Meeting highlights from the Pharmacovigilance Risk Assessment Committee (PRAC) 8-11 March 2021

News 12/03/2021

Review of thalassaemia medicine Zynteglo started

EMA’s human safety committee (PRAC) has begun a safety review of the medicine Zynteglo, a gene therapy authorised to treat the rare blood condition beta thalassaemia.

The review follows a case of acute myeloid leukaemia, a cancer of the blood, in a patient treated with a related investigational medicine, bb1111. This medicine uses the same modified virus (known as a viral vector) as Zynteglo, to deliver a gene into body cells.

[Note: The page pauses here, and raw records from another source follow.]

### config.mk
export PLATFORM = sky130hd
export DESIGN_NAME = mode_select_list_checker_top
export DESIGN_NICKNAME = d
export VERILOG_FILES = /design/src/rtl/mslc_pkg.sv /design/src/rtl/mode_select_list_checker_top.sv
export VERILOG_INCLUDE_DIRS = /design/src /design/src/rtl
export SDC_FILE = /design/constraint.sdc
export NUM_CORES = 1
export LEC_CHECK = 0
export BUFFER_PORTS_ARGS = -buffer_cell sky130_fd_sc_hd__buf_2
export CAP_MARGIN = 10
export CORE_ASPECT_RATIO = 0.7
export CORE_UTILIZATION = 52
export CTS_CLUSTER_DIAMETER = 120
export DETAILED_ROUTE_END_ITERATION = 8
export PLACE_DENSITY = 0.72
export RECOVER_POWER = 25
export SYNTH_ARGS = -nofsm -noshare
export SYNTH_HDL_FRONTEND = slang
export SYNTH_SLANG_ARGS = --single-unit
### constraint.sdc
create_clock -name aclk -period 7.1 [get_ports aclk]
set_input_delay 2.13 -clock aclk [delete_from_list [all_inputs] [get_ports aclk]]
set_output_delay 2.13 -clock aclk [all_outputs]
set_load 0.005 [all_outputs]
### src/rtl/mode_select_list_checker_top_defines.svh
// assertion macros for the mode select list checker
`ifndef MODE_SELECT_LIST_CHECKER_TOP_DEFINES_SVH
`define MODE_SELECT_LIST_CHECKER_TOP_DEFINES_SVH

`ifndef SYNTHESIS

// same-cycle implication, disabled while reset is low
`define MSLC_ASSERT_IMPL(lbl, clk, rstn, ante, cons, msg) \
    lbl: assert property (@(posedge clk) disable iff (!rstn) (ante) |-> (cons)) \
        else $error(msg);

// next-cycle implication, disabled while reset is low
`define MSLC_ASSERT_NEXT(lbl, clk, rstn, ante, cons, msg) \
    lbl: assert property (@(posedge clk) disable iff (!rstn) (ante) |=> (cons)) \
        else $error(msg);

`else

`define MSLC_ASSERT_IMPL(lbl, clk, rstn, ante, cons, msg)
`define MSLC_ASSERT_NEXT(lbl, clk, rstn, ante, cons, msg)

`endif

`endif

### src/rtl/mslc_pkg.sv
// constants and codes for the mode select list checker
package mslc_pkg;

    // input item kinds
    localparam logic KIND_START = 1'b0;
    localparam logic KIND_BYTE  = 1'b1;

    // verdict codes
    localparam logic [1:0] STATUS_OK     = 2'd0;
    localparam logic [1:0] STATUS_LENGTH = 2'd1;
    localparam logic [1:0] STATUS_FIELD  = 2'd2;

    // header lengths of the two command variants
    localparam logic [15:0] HEADER_TEN = 16'd8;
    localparam logic [15:0] HEADER_SIX = 16'd4;

    // header byte positions that carry the block descriptor length
    localparam logic [2:0] TEN_DESC_HI_IDX = 3'd6;
    localparam logic [2:0] TEN_DESC_LO_IDX = 3'd7;
    localparam logic [2:0] SIX_DESC_IDX    = 3'd3;

    // mode page constants
    localparam logic [7:0] FORMAT_PAGE       = 8'h03;
    localparam logic [8:0] FORMAT_MIN_SIZE   = 9'd14;
    localparam logic [8:0] SECTOR_HI_OFFSET  = 9'd12;
    localparam logic [8:0] SECTOR_LO_OFFSET  = 9'd13;
    localparam logic [8:0] PAGE_HEADER_BYTES = 9'd2;

    // sector size after reset
    localparam logic [15:0] LBA_SIZE_RESET = 16'd512;

endpackage

### src/rtl/mode_select_list_checker_top.sv
// Mode select parameter list checker: one start transaction opens a check, then the list
// bytes follow one per transaction, and the verdict comes out on the final byte (or at once
// on the start transaction when PF is clear or the lengths are bad). Every input transaction
// is registered as it is taken, and its result, if any, is in the output register the next cycle;
// the only thing that holds the input back is a verdict still waiting in that register, so
// the rate is one item per cycle whenever the result side takes what it is offered.
// The sector size register may be written only while no check is in progress.
`include "mode_select_list_checker_top_defines.svh"

module mode_select_list_checker_top (
    input  logic        aclk,
    input  logic        aresetn,
    // configuration
    input  logic        cfg_we,
    input  logic [15:0] cfg_wdata,     // lba size in bytes
    // input stream
    input  logic        s_tvalid,
    output logic        s_tready,
    input  logic [47:0] s_tdata,       // is_ten_byte, page_format, list_length[15:0],
                                       // available_length[15:0], data_byte[7:0], zero pad
    input  logic        s_tuser,       // kind
    // result stream
    output logic        m_tvalid,
    input  logic        m_tready,
    output logic [15:0] m_tdata        // status[1:0], unknown_seen, unknown_page_code[7:0],
                                       // zero pad
);

    typedef enum logic [1:0] {
        PH_IDLE,
        PH_HEADER,
        PH_DESCR,
        PH_PAGES
    } phase_t;

    // registers
    phase_t      phase_reg, phase_next;
    logic [15:0] lba_size_reg;
    logic [15:0] bytes_left_reg, bytes_left_next;
    logic [2:0]  header_index_reg, header_index_next;
    logic        ten_byte_reg, ten_byte_next;
    logic [15:0] desc_left_reg, desc_left_next;
    logic [8:0]  page_index_reg, page_index_next;
    logic [8:0]  page_size_reg, page_size_next;
    logic [7:0]  page_code_reg, page_code_next;
    logic [7:0]  size_high_reg, size_high_next;
    logic [1:0]  error_reg, error_next;
    logic        valid_page_reg, valid_page_next;
    logic        unk_seen_reg, unk_seen_next;
    logic [7:0]  unk_code_reg, unk_code_next;

    logic        out_valid_reg;
    logic [1:0]  out_status_reg;
    logic        out_seen_reg;
    logic [7:0]  out_code_reg;

    // result of the current transaction
    logic        res_valid;
    logic [1:0]  res_status;
    logic        res_seen;
    logic [7:0]  res_code;

    // input fields
    logic        in_fire;
    logic        in_kind;
    logic        in_ten;
    logic        in_pf;
    logic [15:0] in_len;
    logic [15:0] in_avail;
    logic [7:0]  in_byte;

    assign in_kind  = s_tuser;
    assign in_ten   = s_tdata[0];
    assign in_pf    = s_tdata[1];
    assign in_len   = s_tdata[17:2];
    assign in_avail = s_tdata[33:18];
    assign in_byte  = s_tdata[41:34];

    // take a transaction whenever the result register is free or being emptied
    assign s_tready = !out_valid_reg || m_tready;
    assign in_fire  = s_tvalid && s_tready;

    assign m_tvalid = out_valid_reg;
    assign m_tdata  = {5'd0, out_code_reg, out_seen_reg, out_status_reg};

    // per-transaction check logic
    always_comb begin
        logic [15:0] hlen;
        logic [15:0] left_dec;
        logic [15:0] desc_val;
        logic        hdr_last;
        logic [8:0]  size;
        logic [8:0]  idx_inc;
        logic        page_ok;
        logic [1:0]  final_status;

        phase_next        = phase_reg;
        bytes_left_next   = bytes_left_reg;
        header_index_next = header_index_reg;
        ten_byte_next     = ten_byte_reg;
        desc_left_next    = desc_left_reg;
        page_index_next   = page_index_reg;
        page_size_next    = page_size_reg;
        page_code_next    = page_code_reg;
        size_high_next    = size_high_reg;
        error_next        = error_reg;
        valid_page_next   = valid_page_reg;
        unk_seen_next     = unk_seen_reg;
        unk_code_next     = unk_code_reg;

        res_valid  = 1'b0;
        res_status = mslc_pkg::STATUS_OK;
        res_seen   = 1'b0;
        res_code   = 8'd0;

        hlen         = in_ten ? mslc_pkg::HEADER_TEN : mslc_pkg::HEADER_SIX;
        left_dec     = bytes_left_reg - 16'd1;
        desc_val     = desc_left_reg;
        hdr_last     = 1'b0;
        size         = {1'b0, in_byte} + mslc_pkg::PAGE_HEADER_BYTES;
        idx_inc      = page_index_reg + 9'd1;
        page_ok      = 1'b1;
        final_status = mslc_pkg::STATUS_OK;

        if (in_fire) begin
            if (in_kind == mslc_pkg::KIND_START) begin
                // start: clear the check and test the lengths
                phase_next        = PH_IDLE;
                bytes_left_next   = 16'd0;
                header_index_next = 3'd0;
                ten_byte_next     = in_ten;
                desc_left_next    = 16'd0;
                page_index_next   = 9'd0;
                page_size_next    = 9'd0;
                page_code_next    = 8'd0;
                size_high_next    = 8'd0;
                error_next        = mslc_pkg::STATUS_OK;
                valid_page_next   = 1'b0;
                unk_seen_next     = 1'b0;
                unk_code_next     = 8'd0;
                if (!in_pf) begin
                    res_valid  = 1'b1;
                    res_status = mslc_pkg::STATUS_OK;
                end else if (in_len < hlen || in_len > in_avail) begin
                    res_valid  = 1'b1;
                    res_status = mslc_pkg::STATUS_LENGTH;
                end else begin
                    bytes_left_next = in_len;
                    phase_next      = PH_HEADER;
                end
            end else if (phase_reg != PH_IDLE) begin
                bytes_left_next = left_dec;
                if (error_reg == mslc_pkg::STATUS_OK) begin
                    case (phase_reg)
                        PH_HEADER: begin
                            // header byte: pick up the descriptor length
                            if (ten_byte_reg) begin
                                if (header_index_reg == mslc_pkg::TEN_DESC_HI_IDX) begin
                                    size_high_next = in_byte;
                                end
                                if (header_index_reg == mslc_pkg::TEN_DESC_LO_IDX) begin
                                    desc_val = {size_high_reg, in_byte};
                                end
                                hdr_last = (header_index_reg == mslc_pkg::TEN_DESC_LO_IDX);
                            end else begin
                                if (header_index_reg == mslc_pkg::SIX_DESC_IDX) begin
                                    desc_val = {8'd0, in_byte};
                                end
                                hdr_last = (header_index_reg == mslc_pkg::SIX_DESC_IDX);
                            end
                            desc_left_next    = desc_val;
                            header_index_next = header_index_reg + 3'd1;
                            if (hdr_last) begin
                                if (desc_val > left_dec) begin
                                    error_next = mslc_pkg::STATUS_LENGTH;
                                end else begin
                                    page_index_next = 9'd0;
                                    phase_next = (desc_val != 16'd0) ? PH_DESCR : PH_PAGES;
                                end
                            end
                        end
                        PH_DESCR: begin
                            // skip block descriptors
                            desc_left_next = desc_left_reg - 16'd1;
                            if (desc_left_reg == 16'd1) begin
                                page_index_next = 9'd0;
                                phase_next      = PH_PAGES;
                            end
                        end
                        PH_PAGES: begin
                            // mode page walk
                            if (page_index_reg == 9'd0) begin
                                if (bytes_left_reg < 16'd2) begin
                                    error_next = mslc_pkg::STATUS_LENGTH;
                                    page_ok    = 1'b0;
                                end else begin
                                    page_code_next = in_byte;
                                end
                            end else if (page_index_reg == 9'd1) begin
                                if ({8'd0, size} > {1'b0, bytes_left_reg} + 17'd1) begin
                                    error_next = mslc_pkg::STATUS_LENGTH;
                                    page_ok    = 1'b0;
                                end else if (page_code_reg == mslc_pkg::FORMAT_PAGE &&
                                             size < mslc_pkg::FORMAT_MIN_SIZE) begin
                                    error_next = mslc_pkg::STATUS_FIELD;
                                    page_ok    = 1'b0;
                                end else begin
                                    if (page_code_reg != mslc_pkg::FORMAT_PAGE) begin
                                        unk_seen_next = 1'b1;
                                        unk_code_next = page_code_reg;
                                    end
                                    page_size_next = size;
                                end
                            end else if (page_code_reg == mslc_pkg::FORMAT_PAGE &&
                                         page_index_reg == mslc_pkg::SECTOR_HI_OFFSET) begin
                                size_high_next = in_byte;
                            end else if (page_code_reg == mslc_pkg::FORMAT_PAGE &&
                                         page_index_reg == mslc_pkg::SECTOR_LO_OFFSET) begin
                                if ({size_high_reg, in_byte} != lba_size_reg) begin
                                    error_next = mslc_pkg::STATUS_FIELD;
                                    page_ok    = 1'b0;
                                end else begin
                                    valid_page_next = 1'b1;
                                end
                            end
                            if (page_ok) begin
                                if (idx_inc >= 9'd2 && idx_inc == page_size_next) begin
                                    page_index_next = 9'd0;
                                end else begin
                                    page_index_next = idx_inc;
                                end
                            end
                        end
                        default: begin
                        end
                    endcase
                end
                // final byte: give the verdict
                if (left_dec == 16'd0) begin
                    phase_next   = PH_IDLE;
                    final_status = error_next;
                    if (final_status == mslc_pkg::STATUS_OK && !valid_page_next) begin
                        final_status = mslc_pkg::STATUS_FIELD;
                    end
                    res_valid  = 1'b1;
                    res_status = final_status;
                    if (final_status == mslc_pkg::STATUS_OK) begin
                        res_seen = unk_seen_next;
                        res_code = unk_code_next;
                    end
                end
            end
        end
    end

    // state and result register
    always_ff @(posedge aclk) begin
        if (!aresetn) begin
            phase_reg        <= PH_IDLE;
            lba_size_reg     <= mslc_pkg::LBA_SIZE_RESET;
            bytes_left_reg   <= 16'd0;
            header_index_reg <= 3'd0;
            ten_byte_reg     <= 1'b0;
            desc_left_reg    <= 16'd0;
            page_index_reg   <= 9'd0;
            page_size_reg    <= 9'd0;
            page_code_reg    <= 8'd0;
            size_high_reg    <= 8'd0;
            error_reg        <= mslc_pkg::STATUS_OK;
            valid_page_reg   <= 1'b0;
            unk_seen_reg     <= 1'b0;
            unk_code_reg     <= 8'd0;
            out_valid_reg    <= 1'b0;
        end else begin
            if (cfg_we) begin
                lba_size_reg <= cfg_wdata;
            end
            phase_reg        <= phase_next;
            bytes_left_reg   <= bytes_left_next;
            header_index_reg <= header_index_next;
            ten_byte_reg     <= ten_byte_next;
            desc_left_reg    <= desc_left_next;
            page_index_reg   <= page_index_next;
            page_size_reg    <= page_size_next;
            page_code_reg    <= page_code_next;
            size_high_reg    <= size_high_next;
            error_reg        <= error_next;
            valid_page_reg   <= valid_page_next;
            unk_seen_reg     <= unk_seen_next;
            unk_code_reg     <= unk_code_next;
            if (in_fire) begin
                out_valid_reg <= res_valid;
            end else if (m_tready) begin
                out_valid_reg <= 1'b0;
            end
        end
        // result payload
        if (in_fire && res_valid) begin
            out_status_reg <= res_status;
            out_seen_reg   <= res_seen;
            out_code_reg   <= res_code;
        end
    end

    // checks
    `MSLC_ASSERT_IMPL(a_idle_no_bytes, aclk, aresetn, phase_reg == PH_IDLE,
        bytes_left_reg == 16'd0, "idle with bytes left")
    `MSLC_ASSERT_IMPL(a_busy_has_bytes, aclk, aresetn, phase_reg != PH_IDLE,
        bytes_left_reg != 16'd0, "check in progress with no bytes left")
    `MSLC_ASSERT_IMPL(a_error_clean, aclk, aresetn,
        m_tvalid && m_tdata[1:0] != mslc_pkg::STATUS_OK,
        m_tdata[2] == 1'b0 && m_tdata[10:3] == 8'd0, "error verdict carries page code")
    `MSLC_ASSERT_IMPL(a_error_code, aclk, aresetn, 1'b1,
        error_reg != 2'd3, "latched error out of range")
    `MSLC_ASSERT_NEXT(a_pf_clear, aclk, aresetn, in_fire && !s_tuser && !s_tdata[1],
        m_tvalid && m_tdata[1:0] == mslc_pkg::STATUS_OK, "pf clear without ok verdict")

endmodule
# After elaboration in Yosys (flattened, before gate mapping)
# Index checks and enable logic that the tools add are counted.
[classes]
addsub = 6
magnitude_cmp = 7
n_eq_ne = 37
n_mux = 153
bitwise = 1
reduce_logical = 29
[ops]
columns = ["cell", "count"]
rows = [
  ["16-bit two-way mux", 15],
  ["9-bit two-way mux", 21],
  ["8-bit two-way mux", 23],
  ["2-bit two-way mux", 31],
  ["1-bit two-way mux", 53],
  ["16-bit > comparator", 2],
  ["16-bit case mux with 2 select lines", 1],
  ["16-bit by 1-bit subtractor with 16-bit output (second input constant)", 2],
  ["3-bit != test (second input constant)", 9],
  ["9-bit case mux with 3 select lines", 1],
  ["9-bit by 4-bit == test with 1-bit output (second input constant)", 2],
  ["16-bit by 1-bit adder with 17-bit output (second input constant)", 1],
  ["9-bit by 17-bit > comparator with 1-bit output", 1],
  ["16-bit by 1-bit == test with 1-bit output (second input constant)", 1],
  ["16-bit zero test", 1],
  ["16-bit by 2-bit < comparator with 1-bit output (second input constant)", 1],
  ["16-bit by 4-bit < comparator with 1-bit output", 1],
  ["16-bit != test", 1],
  ["8-bit case mux with 2 select lines", 1],
  ["16-bit nonzero test", 1],
  ["3-bit two-way mux", 4],
  ["4-bit != test (second input constant)", 3],
  ["4-bit AND reduction", 3],
  ["2-bit by 1-bit != test with 1-bit output (second input constant)", 5],
  ["other kinds (31)", 49],
]
[totals]
reg_bits = 112
in_bits = 70
output_inout_bits = 18
word_cells = 251

# Logic depth before layout (Yosys ltp)
# Gate-level depths: netlist (run 1).
[logic_depth]
word_depth = 26
mapped_depth = 20
mapped_depth_nobuf = 18

# Worst setup path after synthesis (run 1)
# Ideal clock, no wire load.
[synth_timing]
path_kind = "input port to flip-flop"
from = "in s_tdata[37]"
to = "reg out_code_reg[0] (data pin)"
setup_ns = 0.151
t_arrival_ns = 5.291
t_required_ns = 6.949
setup_slack_ns = 1.658
cell_stages = 16
path_buffers = 1
cell_sequence = "buf_2 > nand3_1 > nor2_1 > and3_1 > ha_1 > a211oi_1 > o211ai_1 > a2111oi_0 > nor4_2 > and3_2 > a21o_1 > a32oi_1 > nor2_1 > or2_2 > nand3b_1 > a21oi_1"
[synth_via]
elab_chain_cells = 24
elab_cells_between_ends = 54
cone_classes = "1 x add/sub; 3 x order compare; 1 x eq/ne; 43 x mux; 6 x reduce/logical"
[synth_lines]
columns = ["element", "line", "text"]
rows = [
  ["start, declared", "mode_select_list_checker_top.sv:19", "input logic [47:0] s_tdata,"],
  ["16-bit two-way mux (on tied branches)", "mode_select_list_checker_top.sv:166, mode_select_list_checker_top.sv:161", ""],
  ["16-bit two-way mux", "mode_select_list_checker_top.sv:157", "if (ten_byte_reg) begin"],
  ["16-bit two-way mux", "mode_select_list_checker_top.sv:154", "case (phase_reg)"],
  ["16-bit two-way mux", "mode_select_list_checker_top.sv:153", "if (error_reg == mslc_pkg::STATUS_OK) begin"],
  ["16-bit two-way mux", "mode_select_list_checker_top.sv:151", "end else if (phase_reg != PH_IDLE) begin"],
  ["16-bit two-way mux", "mode_select_list_checker_top.sv:126", "if (in_kind == mslc_pkg::KIND_START) begin"],
  ["16-bit two-way mux", "mode_select_list_checker_top.sv:125", "if (in_fire) begin"],
  ["16-bit > comparator", "mode_select_list_checker_top.sv:174", "if (desc_val > left_dec) begin"],
  ["(+8 left out)", "-", ""],
  ["1-bit logical AND", "mode_select_list_checker_top.sv:242", "if (final_status == mslc_pkg::STATUS_OK && !valid_page_next) begin"],
  ["2-bit two-way mux", "mode_select_list_checker_top.sv:242", ""],
  ["2-bit two-way mux", "mode_select_list_checker_top.sv:239", "if (left_dec == 16'd0) begin"],
  ["2-bit two-way mux", "mode_select_list_checker_top.sv:151", ""],
  ["2-bit two-way mux", "mode_select_list_checker_top.sv:126", ""],
  ["2-bit two-way mux", "mode_select_list_checker_top.sv:125", ""],
  ["2-bit zero test", "mode_select_list_checker_top.sv:247", "if (final_status == mslc_pkg::STATUS_OK) begin"],
  ["5-bit AND reduction (no line)", "-", ""],
  ["end signal, assigned", "mode_select_list_checker_top.sv:301", "out_code_reg <= res_code;"],
  ["end, declared", "mode_select_list_checker_top.sv:55", "logic [7:0] out_code_reg;"],
]
# Parallel ways exist; a longest one is shown, timed or not. The select of a mux whose other input is x is not followed.
# A chain may end at the register's enable or synchronous reset.

# Worst setup path in the final report (run 1)
# Ends and elaborated chain as after synthesis.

So far, no cases of leukaemia have been reported with Zynteglo itself. The company responsible for developing both medicines has paused supply of Zynteglo while the evidence is examined.

PRAC will now examine the evidence thoroughly at EU level, working closely with experts from EMA’s Committee for Advanced Therapies (CAT), which is responsible for assessing this type of medicine, and decide on any relevant regulatory action for Zynteglo.

More information is available below.

Benefits of ifosfamide solutions continue to outweigh risks

PRAC concluded that the benefits of ifosfamide solutions for infusion continue to outweigh their risks in the treatment of different types of cancers, including various solid tumours and blood cancers such as lymphomas (cancer of white blood cells).

The review was started because two recent studies1,2 suggested that the risk of encephalopathy (brain disorders) with ifosfamide supplied in solution forms is higher than with the powder form.

PRAC considered all available data and concluded that an increased risk of encephalopathy with ifosfamide supplied as a solution could neither be confirmed nor excluded due to limitations in the data. PRAC recommended that the existing warning on ifosfamide-induced encephalopathy in the product information should be updated with the latest information on this side effect. For more information, see EMA’s public health communication.

PRAC investigating cases of thromboembolic events after vaccination with COVID-19 Vaccine AstraZeneca - vaccine’s benefits currently still outweigh risks

The PRAC is reviewing all cases of thromboembolic events, and other conditions related to blood clots, reported post-vaccination with Vaxzevria (previously COVID-19 Vaccine AstraZeneca).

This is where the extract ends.